She never fussed again. We were probably in the store for oh, I don't know, another hour or two, and she just hung out on my back, snuggled against me. She never did go to sleep, but was just content snuggling with me.

Plus, in the check-out line, a lady in line behind me goes "Can I ask where you got that carrier?" I SERIOUSLY need to make up business cards with my preferred brands of carriers! I told her Beco and recommended Ergo as well.

A plus of this trip, she actually didn't do her flop backwards thing. So I'm hoping maybe she's growing out of that stage? I have a Boba carrier on the way to me (yaaaaaaay!) for the entire reason of it was supposed to be "taller" than the Boba or the Ergo. You can guarantee that I'll have a post up soon as a review, and then maybe a comparison between my Beco Butterfly 1, Ergo Original and then the Boba 2g!

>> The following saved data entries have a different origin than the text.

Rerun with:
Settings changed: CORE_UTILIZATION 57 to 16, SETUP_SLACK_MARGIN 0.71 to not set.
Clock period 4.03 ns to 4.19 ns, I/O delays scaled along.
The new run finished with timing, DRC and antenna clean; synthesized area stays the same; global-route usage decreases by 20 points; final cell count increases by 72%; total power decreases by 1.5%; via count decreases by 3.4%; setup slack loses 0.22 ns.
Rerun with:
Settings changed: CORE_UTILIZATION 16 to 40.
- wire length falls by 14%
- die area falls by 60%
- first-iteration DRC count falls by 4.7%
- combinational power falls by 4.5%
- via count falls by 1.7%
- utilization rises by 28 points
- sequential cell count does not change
build 83:
// datapath
module datapath(clk, rst, sw, seg0, seg1,seg2,seg3, mem_addr, mem_wdata, mem_we, mem_rdata);
For scale: roughly 340 flip-flops, roughly 0.030 sq mm of cells after synthesis.
clock: 9.3 ns
lec_check: 0
cap_margin: 20
core_margin: 2
core_utilization: 72
cts_cluster_diameter: 269
hold_slack_margin: -0.1
max_routing_layer: met4
setup_slack_margin: 1.14
slew_margin: 20
run.sh (not shown) runs the stock make flow with config.mk's settings and CLKGATE_MAP_FILE=.
Build 83 never completed; the flow aborted with a tool error in global routing.
> inputs changed (build 83 -> build 87)
# build 83
export LEC_CHECK = 0
export CAP_MARGIN = 20
export CORE_MARGIN = 2
export CORE_UTILIZATION = 72
export CTS_CLUSTER_DIAMETER = 269
export HOLD_SLACK_MARGIN = -0.1
export MAX_ROUTING_LAYER = met4
export SETUP_SLACK_MARGIN = 1.14
export SLEW_MARGIN = 20
create_clock -name core_clock -period 9.3 [get_ports {clk}]
# build 87
export LEC_CHECK = 0
export CAP_MARGIN = 20
export CELL_PAD_IN_SITES_DETAIL_PLACEMENT = 1
export CORE_MARGIN = 2
export CORE_UTILIZATION = 40
export GPL_ROUTABILITY_DRIVEN = 0
export PLACE_DENSITY = 0.37
export SLEW_MARGIN = 20
create_clock -name core_clock -period 9.3 [get_ports {clk}]
### Flow results
- Build 87 reports a lower core utilization before placement than build 83 does.
- Build 83 did not run to completion, as it errored out during global routing.
- Having completed the whole flow, build 87 delivered a layout that passed the timing, design-rule and antenna checks.
- Re die size: build 83 was lower than build 87.
- Build 87 gives more number of clock buffers inserted by TritonCTS than build 83 did.
- [diff] placed wire-length estimate, build 87 relative to build 83: regression
- Build 87 vs. build 83: post-placement cell area went up by 2.5%.
==> flow/run.sh <==
#!/bin/bash
# the make line also repeats each setting of config.mk as NAME=value (left out here)
make -C /OpenROAD-flow-scripts/flow DESIGN_CONFIG=/design/flow/config.mk WORK_HOME=/design/flow/orfs CLKGATE_MAP_FILE= finish
==> flow/config.mk <==
export PLATFORM = sky130hd
export DESIGN_NAME = top
export DESIGN_NICKNAME = top
export VERILOG_FILES = /design/flow/design.v
export SDC_FILE = /design/flow/constraint.sdc
export NUM_CORES = 4
export LEC_CHECK = 0
export ABC_AREA = 0
export CAP_MARGIN = 25
export CELL_PAD_IN_SITES_GLOBAL_PLACEMENT = 3
export CORE_ASPECT_RATIO = 0.82
export CORE_MARGIN = 9
export CORE_UTILIZATION = 24
export GPL_ROUTABILITY_DRIVEN = 1
export HOLD_SLACK_MARGIN = 0.05
export MAX_ROUTING_LAYER = met4
export MIN_ROUTING_LAYER = met2
export SETUP_SLACK_MARGIN = -0.29
export SLEW_MARGIN = 30
export TNS_END_PERCENT = 80
==> flow/constraint.sdc <==
create_clock -name core_clock -period 7.79 [get_ports {clk}]
set_input_delay 1.5580 -clock core_clock [delete_from_list [all_inputs] [get_ports {clk}]]
set_output_delay 1.5580 -clock core_clock [all_outputs]
set_load 0.01 [all_outputs]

But seriously. Thank HEAVEN for baby carriers. It could have been a disaster of a trip, but she just snuggled in without a fuss! Makes my life so much easier!

Wednesday, February 16, 2011

My PCOS journey

I blogged a little bit a week or so ago about my PCOS effecting my weight. I thought I'd delve in a little deeper to how PCOS has affected my life, and what I'm doing about it.

I never had really regular periods. I would sometimes go months in between periods. I started being visited by good ole' Aunt Flo when I was around 12-13 years old. By 15, they still hadn't straightened themselves out, so we headed to a gyno. Not uncommon they said, and put me on the pill. Ugh. The pill. Never again. I think I went through about 5 brands and never DID find one that didn't make me A) a horrible, horrible dirty word of a person. B) Have migraines so bad ON THE SAME DAY of my cycle that I couldn't go to school or even move very far out of the bed. or C) Screw up my hormones so badly that I was a basket case. Ultimately I stopped all of them because of the migraines.

Around that same time, I began getting cysts that would "explode". I had confirmed "multiple bilateral cysts" by ultrasound. I had several pelvic ultrasounds by the time I was in college! No luck. The Pill didn't help the cysts very much (not that I could tell, the migraines were too bad) and I was beginning to get miserable.

So. I took it in my own hands. I started watching what I ate more carefully. I desperately wanted to be a mom someday, so I fought for my body. I fought for my ovaries. I watched the carbs. I watched the glycemic index foods. I stayed far, far away from anything that had high fructose corn syrup in it (a contributing factor to PCOS in my humble opinion). I began using an all natural progesterone cream. And I got healthy. My periods evened out.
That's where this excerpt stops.